◆ TRY IT:
Write out each line of the entries below that holds the word "metal".

** EXERCISE INPUTS follows **

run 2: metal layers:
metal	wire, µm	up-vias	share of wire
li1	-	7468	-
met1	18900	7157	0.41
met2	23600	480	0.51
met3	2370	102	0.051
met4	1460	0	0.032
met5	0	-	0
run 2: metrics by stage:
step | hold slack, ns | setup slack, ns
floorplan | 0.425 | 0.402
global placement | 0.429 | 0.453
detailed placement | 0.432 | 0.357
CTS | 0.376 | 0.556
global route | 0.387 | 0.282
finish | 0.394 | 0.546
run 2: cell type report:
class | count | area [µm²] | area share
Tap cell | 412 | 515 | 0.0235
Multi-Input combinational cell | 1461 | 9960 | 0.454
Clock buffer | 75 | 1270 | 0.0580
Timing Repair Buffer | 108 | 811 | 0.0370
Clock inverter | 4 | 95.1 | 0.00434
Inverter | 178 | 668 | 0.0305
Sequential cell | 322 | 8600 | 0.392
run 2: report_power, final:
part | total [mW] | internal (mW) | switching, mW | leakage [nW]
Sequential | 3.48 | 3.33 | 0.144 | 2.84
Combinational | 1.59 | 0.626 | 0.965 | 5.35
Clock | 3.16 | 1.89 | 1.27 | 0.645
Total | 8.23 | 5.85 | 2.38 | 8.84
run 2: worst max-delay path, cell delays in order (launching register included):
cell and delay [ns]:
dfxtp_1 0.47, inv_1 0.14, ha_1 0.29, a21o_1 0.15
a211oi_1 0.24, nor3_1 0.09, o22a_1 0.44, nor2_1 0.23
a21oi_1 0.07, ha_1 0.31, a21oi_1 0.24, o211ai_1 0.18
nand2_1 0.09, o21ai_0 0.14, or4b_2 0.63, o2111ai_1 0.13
--- config.mk ---
export PLATFORM = sky130hd
export DESIGN_NAME = co2_sensor_frame_decoder_flat
export DESIGN_NICKNAME = d
export VERILOG_FILES = /design/src/hw/rtl/cosfd_pkg.sv /design/src/hw/rtl/cosfd_if.sv /design/src/hw/rtl/cosfd_frame_ctl.sv /design/src/hw/rtl/cosfd_convert.sv /design/src/hw/rtl/co2_sensor_frame_decoder.sv /design/src/flat_wrapper.sv
export SDC_FILE = /design/constraint.sdc
export NUM_CORES = 1
export LEC_CHECK = 0
export BUFFER_PORTS_ARGS = -buffer_cell sky130_fd_sc_hd__buf_2
export CAP_MARGIN = 20
export CELL_PAD_IN_SITES_DETAIL_PLACEMENT = 0
export CELL_PAD_IN_SITES_GLOBAL_PLACEMENT = 2
export CORE_ASPECT_RATIO = 0.7
export CORE_UTILIZATION = 41
export CTS_CLUSTER_DIAMETER = 150
export CTS_CLUSTER_SIZE = 10
export DETAILED_ROUTE_END_ITERATION = 8
export GPL_TIMING_DRIVEN = 0
export PLACE_DENSITY = 0.85
export SLEW_MARGIN = 15
export SYNTH_ARGS = -nofsm -noshare
export SYNTH_HDL_FRONTEND = slang
export SYNTH_SLANG_ARGS = --single-unit
--- constraint.sdc ---
create_clock -name clock -period 24.8 [get_ports clock]
set_input_delay 4.96 -clock clock [delete_from_list [all_inputs] [get_ports clock]]
set_output_delay 4.96 -clock clock [all_outputs]
set_load 0.05 [all_outputs]
--- src/hw/rtl/cosfd_pkg.sv ---
// Shared types, constants and arithmetic helpers for the CO2 sensor frame decoder.
package cosfd_pkg;

   // CRC-8 over each word: polynomial 0x31, seed 0xFF, no final xor
   localparam logic [7:0] CRC_INIT = 8'hFF;
   localparam logic [7:0] CRC_POLY = 8'h31;

   // Byte position of the last (humidity CRC) byte of a frame
   localparam logic [3:0] FRAME_LAST = 4'd8;

   // Conversion constants
   localparam logic [8:0]         TEMP_MUL        = 9'd315;
   localparam logic [24:0]        TEMP_OFFSET     = 25'd3211215;  // 49 * 65535
   localparam logic signed [12:0] TEMP_BIAS       = 13'sd49;
   localparam logic [9:0]         HUM_MUL         = 10'd1000;
   localparam logic [25:0]        FULL_SCALE_CEIL = 26'd65534;    // full scale minus one

   // Position within the current word
   typedef enum logic [1:0] {
      PH_HIGH,
      PH_LOW,
      PH_CHECK
   } word_phase_type;

   // Frame status from the frame tracker to the top level
   typedef struct packed {
      logic last;   // item in the input register closes a frame
      logic ok;     // all three word CRCs matched, valid with last
   } frame_status_type;

   // One byte through the CRC-8 shift register
   function automatic logic [7:0] crc_feed(input logic [7:0] crc, input logic [7:0] b);
      logic [7:0] c;
      c = crc ^ b;
      for (int i = 0; i < 8; i++) begin
         if (c[7]) begin
            c = {c[6:0], 1'b0} ^ CRC_POLY;
         end else begin
            c = {c[6:0], 1'b0};
         end
      end
      return c;
   endfunction

   // floor(x / 65535) for x below 1024 * 65535: (x + (x >> 16) + 1) >> 16
   function automatic logic [9:0] div_full_scale(input logic [25:0] x);
      logic [26:0] s;
      s = {1'b0, x} + 27'(x[25:16]) + 27'd1;
      return s[25:16];
   endfunction

endpackage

** End of EXERCISE INPUTS **

◆ SOLUTION:
run 2: metal layers:
metal	wire, µm	up-vias	share of wire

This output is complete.